Donnerstag, 17. Januar 2013, 18:28 Uhr
 

Islamabad (Reuters) - Der Streit zwischen der pakistanischen Regierung und dem Geistlichen Muhammad Tahirul Qadri ist offenbar beigelegt.

Er werde zu einem Ende der Straßenproteste aufrufen, kündigte der Oppositionelle am Donnerstag nach Beratungen mit der Regierung an. Tausende seiner Anhänger kampieren seit Montag in der Innenstadt von Islamabad und verlangen den sofortigen Rücktritt des Kabinetts und die Bildung einer Übergangsregierung. Entlastung erhielt die unter Druck stehende Regierung auch von der Anti-Korruptionsbehörde. Sie wies einen vom Obersten Gerichtshof gegen Ministerpräsident Raja Pervez Ashraf ausgestellten Haftbefehl zurück.

Nach der Unterschrift des Ministerpräsidenten werde er die Vereinbarung seinen Anhängern bekanntmachen, sagte Qadri.
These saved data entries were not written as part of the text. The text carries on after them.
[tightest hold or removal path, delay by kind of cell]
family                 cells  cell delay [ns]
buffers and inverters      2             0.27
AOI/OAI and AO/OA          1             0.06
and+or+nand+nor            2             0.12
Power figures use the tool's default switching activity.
Welche Zugeständnisse er erreichte, blieb zunächst offen. Vor dem Treffen mit den Regierungsvertretern hatte Qadri das Gespräch mit der Regierung als sein letztes friedliches Angebot bezeichnet.
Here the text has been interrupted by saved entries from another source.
## src/hw/cprf_pkg.sv

```systemverilog
package cprf_pkg;
  localparam int CLK_PERIOD_NS = 4;
  // least width of the refresh strobe, rounded up to whole cycles
  localparam int REFR_TIME_NS = 8;
  localparam int REFR_CYC = (REFR_TIME_NS + CLK_PERIOD_NS - 1) / CLK_PERIOD_NS;
  // register byte offsets on the bus
  localparam logic [7:0] OFS_ACC = 8'h00;
  localparam logic [7:0] OFS_FLG = 8'h04;
  localparam logic [7:0] OFS_COUNT_PAIR = 8'h08;
  localparam logic [7:0] OFS_DE = 8'h0C;
  localparam logic [7:0] OFS_HL = 8'h10;
  localparam logic [7:0] OFS_IXA = 8'h14;
  localparam logic [7:0] OFS_IXB = 8'h18;
  localparam logic [7:0] OFS_PAGE = 8'h1C;
  localparam logic [7:0] OFS_REFR = 8'h20;
  localparam logic [7:0] OFS_CTRL = 8'h24;
  localparam logic [7:0] OFS_CMD = 8'h28;
  localparam logic [7:0] OFS_IDX = 8'h2C;
  localparam logic [7:0] OFS_VEC = 8'h30;
  // flag byte bit positions
  localparam int FLG_S = 7;
  localparam int FLG_Z = 6;
  localparam int FLG_H = 4;
  localparam int FLG_PV = 2;
  localparam int FLG_N = 1;
  localparam int FLG_C = 0;
  // general register slots
  localparam int GP_B = 0;
  localparam int GP_C = 1;
  localparam int GP_D = 2;
  localparam int GP_E = 3;
  localparam int GP_H = 4;
  localparam int GP_L = 5;
  localparam int GP_NUM = 6;
  // values after reset
  localparam logic [7:0] RST_PAGE = 8'h00;
  localparam logic [7:0] RST_REFR = 8'h00;
  localparam logic RST_INT_EN = 1'b0;
  typedef enum logic [1:0] {IM_ZERO, IM_ONE, IM_TWO} cprf_imode_t;
  typedef enum logic [4:0] {
    CMD_NOP, CMD_ADD, CMD_ADC, CMD_SUB, CMD_SBC, CMD_AND, CMD_OR, CMD_XOR,
    CMD_CP, CMD_DECIMAL_ADJUST, CMD_SWAP_AF, CMD_SWAP_GP, CMD_BLK_CMP, CMD_BLK_XFER,
    CMD_BLK_IN, CMD_LD_A_PAGE, CMD_LD_A_REFR, CMD_INT_MODE_ZERO, CMD_INT_MODE_ONE,
    CMD_INT_MODE_TWO
  } cprf_cmd_t;
  function automatic logic parity_even(input logic [7:0] v);
    return ~^v;
  endfunction
endpackage

```

## src/hw/cprf_alu.sv

```systemverilog
`timescale 1ns/1ns
module cprf_alu import cprf_pkg::*; (
  input wire cprf_cmd_t op,
  input wire logic [7:0] a,
  input wire logic [7:0] b,
  input wire logic [7:0] f_in,
  output logic [7:0] res,
  output logic [7:0] f_out
);
  logic cin;
  logic sub;
  logic lo_adj;
  logic hi_adj;
  logic [8:0] sum;
  logic [4:0] half;
  logic [7:0] r;
  logic [7:0] corr;
  logic [7:0] f;
  wire logic ovf_add = (a[7] == b[7]) && (sum[7] != a[7]);
  wire logic ovf_sub = (a[7] != b[7]) && (sum[7] != a[7]);
  always_comb begin
    cin = f_in[FLG_C] & ((op == CMD_ADC) | (op == CMD_SBC));
    sub = (op == CMD_SUB) | (op == CMD_SBC) | (op == CMD_CP);
    lo_adj = f_in[FLG_H] | (a[3:0] > 4'h9);
    hi_adj = f_in[FLG_C] | (a > 8'h99);
    corr = {hi_adj ? 4'h6 : 4'h0, lo_adj ? 4'h6 : 4'h0};
    if (sub) begin
      sum = {1'b0, a} - {1'b0, b} - {8'h00, cin};
      half = {1'b0, a[3:0]} - {1'b0, b[3:0]} - {4'h0, cin};
    end else begin
      sum = {1'b0, a} + {1'b0, b} + {8'h00, cin};
      half = {1'b0, a[3:0]} + {1'b0, b[3:0]} + {4'h0, cin};
    end
    // bits 5 and 3 pass through untouched
    f = f_in;
    r = a;
    case (op)
      CMD_ADD, CMD_ADC, CMD_SUB, CMD_SBC, CMD_CP: begin
        r = sum[7:0];
        f[FLG_C] = sum[8];
        f[FLG_H] = half[4];
        f[FLG_N] = sub;
        f[FLG_PV] = sub ? ovf_sub : ovf_add;
      end
      CMD_AND, CMD_OR, CMD_XOR: begin
        r = (op == CMD_AND) ? (a & b) : (op == CMD_OR) ? (a | b) : (a ^ b);
        f[FLG_C] = 1'b0;
        f[FLG_H] = (op == CMD_AND);
        f[FLG_N] = 1'b0;
        f[FLG_PV] = parity_even(r);
      end
      CMD_DECIMAL_ADJUST: begin
        r = f_in[FLG_N] ? (a - corr) : (a + corr);
        f[FLG_C] = hi_adj;
        f[FLG_H] = f_in[FLG_N] ? (f_in[FLG_H] & (a[3:0] < 4'h6)) : (a[3:0] > 4'h9);
        f[FLG_PV] = parity_even(r);
      end
      default: begin
        r = a;
      end
    endcase
    if (op inside {CMD_ADD, CMD_ADC, CMD_SUB, CMD_SBC, CMD_CP, CMD_AND, CMD_OR,
                   CMD_XOR, CMD_DECIMAL_ADJUST}) begin
      f[FLG_S] = r[7];
      f[FLG_Z] = (r == 8'h00);
    end
    // compare leaves the accumulator alone
    res = (op == CMD_CP) ? a : r;
    f_out = f;
  end
endmodule // cprf_alu

```

## src/hw/cprf_regfile.sv

```systemverilog
// Design decisions made here: the register addresses and the APB register port.
`timescale 1ns/1ns
// Summary of operation
// - eighteen byte and four word registers
// - only six flag bits change
// - sign flag copies result bit 7
// - zero flag set on all-zero result
// - block compare sets zero on match
// - block input sets zero when count ends
// - logical ops put even parity in PV
// - block compare and block transfer put nonzero count in PV; block input keeps PV
// - page/refresh to accumulator copies interrupt enable
// - arithmetic ops put signed overflow in PV
// - carry flag on carry or borrow
// - half carry from low nibble, used by adjust
// - subtract flag steers decimal adjust
// - six bytes usable as three pairs
// - shadow banks reached only by exchanges
// - interrupt mode 0, 1, 2 by command
// - mode 2 vector high byte from page
// - refresh counter low seven bits count fetches
// - refresh and page drive address low/high
// - refresh never stalls or adds cycles
// - index address is index plus displacement
// - reset clears enable, mode, page, refresh
// - refresh strobe goes with memory request
module cprf_regfile import cprf_pkg::*; #(
  parameter int REFR_CYCLES = REFR_CYC
) (
  input wire logic CLK,
  input wire logic RST,
  input wire logic PSEL,
  input wire logic PENABLE,
  input wire logic PWRITE,
  input wire logic [7:0] PADDR,
  input wire logic [31:0] PWDATA,
  output logic [31:0] PRDATA,
  output logic PREADY,
  output logic PSLVERR,
  input wire logic FETCH,
  output logic [15:0] ADDR,
  output logic REFRESH_STROBE_N,
  output logic MEMORY_REQUEST_N,
  output logic [15:0] INT_VECTOR_ADDR
);
  if (REFR_CYCLES < 1 || REFR_CYCLES > 15) begin : g_bad_refr
    $error("REFR_CYCLES must lie between 1 and 15");
  end

  function automatic logic reg_hit(input logic [7:0] a);
    case (a)
      OFS_ACC, OFS_FLG, OFS_COUNT_PAIR, OFS_DE, OFS_HL, OFS_IXA, OFS_IXB, OFS_PAGE,
      OFS_REFR, OFS_CTRL, OFS_CMD, OFS_IDX, OFS_VEC: reg_hit = 1'b1;
      default: reg_hit = 1'b0;
    endcase
  endfunction

  // data registers: main and shadow banks, index registers
  logic [7:0] acc_q;
  logic [7:0] flg_q;
  logic [7:0] acc_sh_q;
  logic [7:0] flg_sh_q;
  logic [7:0] gp_q [GP_NUM];
  logic [7:0] gp_sh_q [GP_NUM];
  logic [15:0] ixa_q;
  logic [15:0] ixb_q;
  logic [15:0] idx_addr_q;
  logic [7:0] veclo_q;
  // control state
  logic [7:0] page_q;
  logic [7:0] refr_q;
  logic [7:0] refr_d;
  cprf_imode_t mode_q;
  logic interrupt_enable_ff_q;
  // bus slave
  logic pready_q;
  logic pslverr_q;
  logic [31:0] prdata_q;
  // refresh sequencer
  logic [3:0] rcnt_q;
  logic refresh_strobe_n_q;
  logic memory_request_n_q;
  logic [15:0] addr_q;
  logic [15:0] vec_q;

  // bus decode
  wire logic setup = PSEL & ~PENABLE;
  wire logic wr_en = PSEL & PENABLE & PWRITE & pready_q;
  wire logic wr_acc = wr_en & (PADDR == OFS_ACC);
  wire logic wr_flg = wr_en & (PADDR == OFS_FLG);
  wire logic wr_count_pair = wr_en & (PADDR == OFS_COUNT_PAIR);
  wire logic wr_de = wr_en & (PADDR == OFS_DE);
  wire logic wr_hl = wr_en & (PADDR == OFS_HL);
  wire logic wr_ixa = wr_en & (PADDR == OFS_IXA);
  wire logic wr_ixb = wr_en & (PADDR == OFS_IXB);
  wire logic wr_page = wr_en & (PADDR == OFS_PAGE);
  wire logic wr_refr = wr_en & (PADDR == OFS_REFR);
  wire logic wr_ctrl = wr_en & (PADDR == OFS_CTRL);
  wire logic wr_cmd = wr_en & (PADDR == OFS_CMD);
  wire logic wr_idx = wr_en & (PADDR == OFS_IDX);
  wire logic wr_vec = wr_en & (PADDR == OFS_VEC);

  // command fields
  wire cprf_cmd_t cmd = cprf_cmd_t'(PWDATA[4:0]);
  wire logic [7:0] operand = PWDATA[15:8];

  // register pairs
  wire logic [15:0] count_pair = {gp_q[GP_B], gp_q[GP_C]};
  wire logic [15:0] de = {gp_q[GP_D], gp_q[GP_E]};
  wire logic [15:0] hl = {gp_q[GP_H], gp_q[GP_L]};
  wire logic [15:0] count_pair_dec = count_pair - 16'h0001;
  wire logic [15:0] de_inc = de + 16'h0001;
  wire logic [15:0] hl_inc = hl + 16'h0001;
  wire logic [7:0] b_dec = gp_q[GP_B] - 8'h01;
  wire logic cnt_live = (count_pair_dec != 16'h0000);

  // index address: sign-extended displacement plus chosen base
  wire logic [15:0] idx_base = PWDATA[8] ? ixb_q : ixa_q;
  wire logic [15:0] disp_ext = {{8{PWDATA[7]}}, PWDATA[7:0]};
  wire logic [15:0] idx_sum = idx_base + disp_ext;

  // alu; block compare borrows its compare path
  wire cprf_cmd_t alu_op = (cmd == CMD_BLK_CMP) ? CMD_CP : cmd;
  logic [7:0] alu_res;
  logic [7:0] alu_flg;

  cprf_alu u_alu (
    .op(alu_op),
    .a(acc_q),
    .b(operand),
    .f_in(flg_q),
    .res(alu_res),
    .f_out(alu_flg)
  );

  // block compare keeps carry, takes S/Z/H from the compare
  wire logic [7:0] cmp_flg = {alu_flg[FLG_S], alu_flg[FLG_Z], flg_q[5], alu_flg[FLG_H],
                              flg_q[3], cnt_live, 1'b1, flg_q[FLG_C]};
  // block transfer clears H and N
  wire logic [7:0] xfer_flg = {flg_q[7:5], 1'b0, flg_q[3], cnt_live, 1'b0, flg_q[FLG_C]};
  // block input reports the byte count
  wire logic [7:0] in_flg = {flg_q[FLG_S], (b_dec == 8'h00), flg_q[5:2], 1'b1,
                             flg_q[FLG_C]};

  // load from page or refresh register into the accumulator
  function automatic logic [7:0] ld_flg(input logic [7:0] v, input logic [7:0] f,
                                        input logic en);
    logic [7:0] o;
    o = f;
    o[FLG_S] = v[7];
    o[FLG_Z] = (v == 8'h00);
    o[FLG_H] = 1'b0;
    o[FLG_N] = 1'b0;
    o[FLG_PV] = en;
    return o;
  endfunction

  wire logic is_alu = cmd inside {CMD_ADD, CMD_ADC, CMD_SUB, CMD_SBC, CMD_AND,
                                  CMD_OR, CMD_XOR, CMD_CP, CMD_DECIMAL_ADJUST};

  // read mux; bits above each register read zero
  wire logic [31:0] rd_word =
    (PADDR == OFS_ACC) ? {24'h000000, acc_q} :
    (PADDR == OFS_FLG) ? {24'h000000, flg_q} :
    (PADDR == OFS_COUNT_PAIR) ? {16'h0000, count_pair} :
    (PADDR == OFS_DE) ? {16'h0000, de} :
    (PADDR == OFS_HL) ? {16'h0000, hl} :
    (PADDR == OFS_IXA) ? {16'h0000, ixa_q} :
    (PADDR == OFS_IXB) ? {16'h0000, ixb_q} :
    (PADDR == OFS_PAGE) ? {24'h000000, page_q} :
    (PADDR == OFS_REFR) ? {24'h000000, refr_q} :
    (PADDR == OFS_CTRL) ? {28'h0000000, ~refresh_strobe_n_q, mode_q, interrupt_enable_ff_q} :
    (PADDR == OFS_IDX) ? {16'h0000, idx_addr_q} :
    (PADDR == OFS_VEC) ? {16'h0000, vec_q} :
    32'h00000000;

  // zero wait states: ready in the first access cycle
  always_ff @(posedge CLK) begin
    if (RST) begin
      pready_q <= 1'b0;
      pslverr_q <= 1'b0;
      prdata_q <= 32'h00000000;
    end else begin
      pready_q <= setup;
      pslverr_q <= setup & ~reg_hit(PADDR);
      if (setup & ~PWRITE) begin
        prdata_q <= rd_word;
      end
    end
  end

  // data registers are kept across reset, as storage is static
  always_ff @(posedge CLK) begin
    if (wr_acc) begin
      acc_q <= PWDATA[7:0];
    end
    if (wr_flg) begin
      flg_q <= PWDATA[7:0];
    end
    if (wr_count_pair) begin
      gp_q[GP_B] <= PWDATA[15:8];
      gp_q[GP_C] <= PWDATA[7:0];
    end
    if (wr_de) begin
      gp_q[GP_D] <= PWDATA[15:8];
      gp_q[GP_E] <= PWDATA[7:0];
    end
    if (wr_hl) begin
      gp_q[GP_H] <= PWDATA[15:8];
      gp_q[GP_L] <= PWDATA[7:0];
    end
    if (wr_ixa) begin
      ixa_q <= PWDATA[15:0];
    end
    if (wr_ixb) begin
      ixb_q <= PWDATA[15:0];
    end
    if (wr_idx) begin
      idx_addr_q <= idx_sum;
    end
    if (wr_vec) begin
      veclo_q <= PWDATA[7:0];
    end
    if (wr_cmd) begin
      if (is_alu) begin
        acc_q <= alu_res;
        flg_q <= alu_flg;
      end
      case (cmd)
        CMD_SWAP_AF: begin
          acc_q <= acc_sh_q;
          acc_sh_q <= acc_q;
          flg_q <= flg_sh_q;
          flg_sh_q <= flg_q;
        end
        CMD_SWAP_GP: begin
          for (int i = 0; i < GP_NUM; i++) begin
            gp_q[i] <= gp_sh_q[i];
            gp_sh_q[i] <= gp_q[i];
          end
        end
        CMD_BLK_CMP: begin
          flg_q <= cmp_flg;
          {gp_q[GP_B], gp_q[GP_C]} <= count_pair_dec;
          {gp_q[GP_H], gp_q[GP_L]} <= hl_inc;
        end
        CMD_BLK_XFER: begin
          flg_q <= xfer_flg;
          {gp_q[GP_B], gp_q[GP_C]} <= count_pair_dec;
          {gp_q[GP_D], gp_q[GP_E]} <= de_inc;
          {gp_q[GP_H], gp_q[GP_L]} <= hl_inc;
        end
        CMD_BLK_IN: begin
          flg_q <= in_flg;
          gp_q[GP_B] <= b_dec;
          {gp_q[GP_H], gp_q[GP_L]} <= hl_inc;
        end
        CMD_LD_A_PAGE: begin
          acc_q <= page_q;
          flg_q <= ld_flg(page_q, flg_q, interrupt_enable_ff_q);
        end
        CMD_LD_A_REFR: begin
          acc_q <= refr_q;
          flg_q <= ld_flg(refr_q, flg_q, interrupt_enable_ff_q);
        end
        default: begin
        end
      endcase
    end
  end

  // a software write to the counter wins over a same-cycle fetch
  assign refr_d = wr_refr ? PWDATA[7:0] :
                  FETCH ? {refr_q[7], refr_q[6:0] + 7'h01} :
                  refr_q;

  always_ff @(posedge CLK) begin
    if (RST) begin
      page_q <= RST_PAGE;
      refr_q <= RST_REFR;
      mode_q <= IM_ZERO;
      interrupt_enable_ff_q <= RST_INT_EN;
    end else begin
      refr_q <= refr_d;
      if (wr_page) begin
        page_q <= PWDATA[7:0];
      end
      if (wr_ctrl) begin
        interrupt_enable_ff_q <= PWDATA[0];
      end
      if (wr_cmd) begin
        case (cmd)
          CMD_INT_MODE_ZERO: mode_q <= IM_ZERO;
          CMD_INT_MODE_ONE: mode_q <= IM_ONE;
          CMD_INT_MODE_TWO: mode_q <= IM_TWO;
          default: mode_q <= mode_q;
        endcase
      end
    end
  end

  // refresh runs beside the fetch; nothing here can hold the decoder
  always_ff @(posedge CLK) begin
    if (RST) begin
      rcnt_q <= 4'h0;
      refresh_strobe_n_q <= 1'b1;
      memory_request_n_q <= 1'b1;
      addr_q <= 16'h0000;
      vec_q <= 16'h0000;
    end else begin
      vec_q <= {page_q, veclo_q};
      if (FETCH) begin
        addr_q <= {page_q, refr_q};
        refresh_strobe_n_q <= 1'b0;
        memory_request_n_q <= 1'b0;
        rcnt_q <= 4'(REFR_CYCLES - 1);
      end else if (rcnt_q != 4'h0) begin
        rcnt_q <= rcnt_q - 4'h1;
      end else begin
        refresh_strobe_n_q <= 1'b1;
        memory_request_n_q <= 1'b1;
      end
    end
  end

  assign PRDATA = prdata_q;
  assign PREADY = pready_q;
  assign PSLVERR = pslverr_q;
  assign ADDR = addr_q;
  assign REFRESH_STROBE_N = refresh_strobe_n_q;
  assign MEMORY_REQUEST_N = memory_request_n_q;
  assign INT_VECTOR_ADDR = vec_q;
endmodule // cprf_regfile

```

## config.mk

```make
export PLATFORM = sky130hd
export DESIGN_NAME = cprf_regfile
export DESIGN_NICKNAME = d
export VERILOG_FILES = /design/src/hw/cprf_pkg.sv /design/src/hw/cprf_alu.sv /design/src/hw/cprf_regfile.sv
export SDC_FILE = /design/constraint.sdc
export NUM_CORES = 1
export LEC_CHECK = 0
export BUFFER_PORTS_ARGS = -buffer_cell sky130_fd_sc_hd__buf_2
export CORE_MARGIN = 1.5
export CORE_UTILIZATION = 40
export CTS_BUF_LIST = sky130_fd_sc_hd__clkbuf_16
export DETAILED_ROUTE_END_ITERATION = 10
export PLACE_DENSITY = 0.61
export RECOVER_POWER = 100
export SETUP_SLACK_MARGIN = 0.02
export SLEW_MARGIN = 20
export SYNTH_ARGS = -nofsm -noshare
export SYNTH_HDL_FRONTEND = slang
export SYNTH_HIERARCHICAL = 1
export SYNTH_SLANG_ARGS = --single-unit
export TNS_END_PERCENT = 50
```

## constraint.sdc

```tcl
create_clock -name CLK -period 4.6 [get_ports CLK]
set_input_delay 0.23 -clock CLK [delete_from_list [all_inputs] [get_ports CLK]]
set_output_delay 0.23 -clock CLK [all_outputs]
set_load 0.02 [all_outputs]
```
Der Streit hatte Befürchtungen geschürt, die Armee, die sich oft in die Politik eingemischt hat, könne hinter den Aktivitäten Qadris stehen. Beide Seiten haben dies jedoch dementiert. 1999 unterstützte Qadri, der erst vor einigen Wochen aus Kanada in sein Land zurückkehrte, einen Militärputsch. Jetzt fordert er, dass die Streitkräfte an der Bildung einer Übergangsregierung beteiligt werden müssten. Seine Popularität verdankt Qadri zum einen seiner religiösen Wohlfahrtseinrichtung, die Büros in 80 Ländern unterhält. Zum anderen sind viele Pakistaner wenige Monate vor Neuwahlen von ihrer Regierung enttäuscht. Nach ihrer Ansicht ist sie dabei gescheitert, die Wirtschaft wieder anzukurbeln sowie den Extremismus und die Armut im Land zu bekämpfen.

Trotz eines vom Obersten Gerichtshof ausgestellten Haftbefehls befand sich Ministerpräsident Ashraf weiter auf freiem Fuß. Die zuständige Behörde erklärte, die Ermittlungen seien noch nicht abgeschlossen. Dem Regierungschef wird vorgeworfen, während seiner Zeit als Energieminister Bestechungsgeld kassiert zu haben.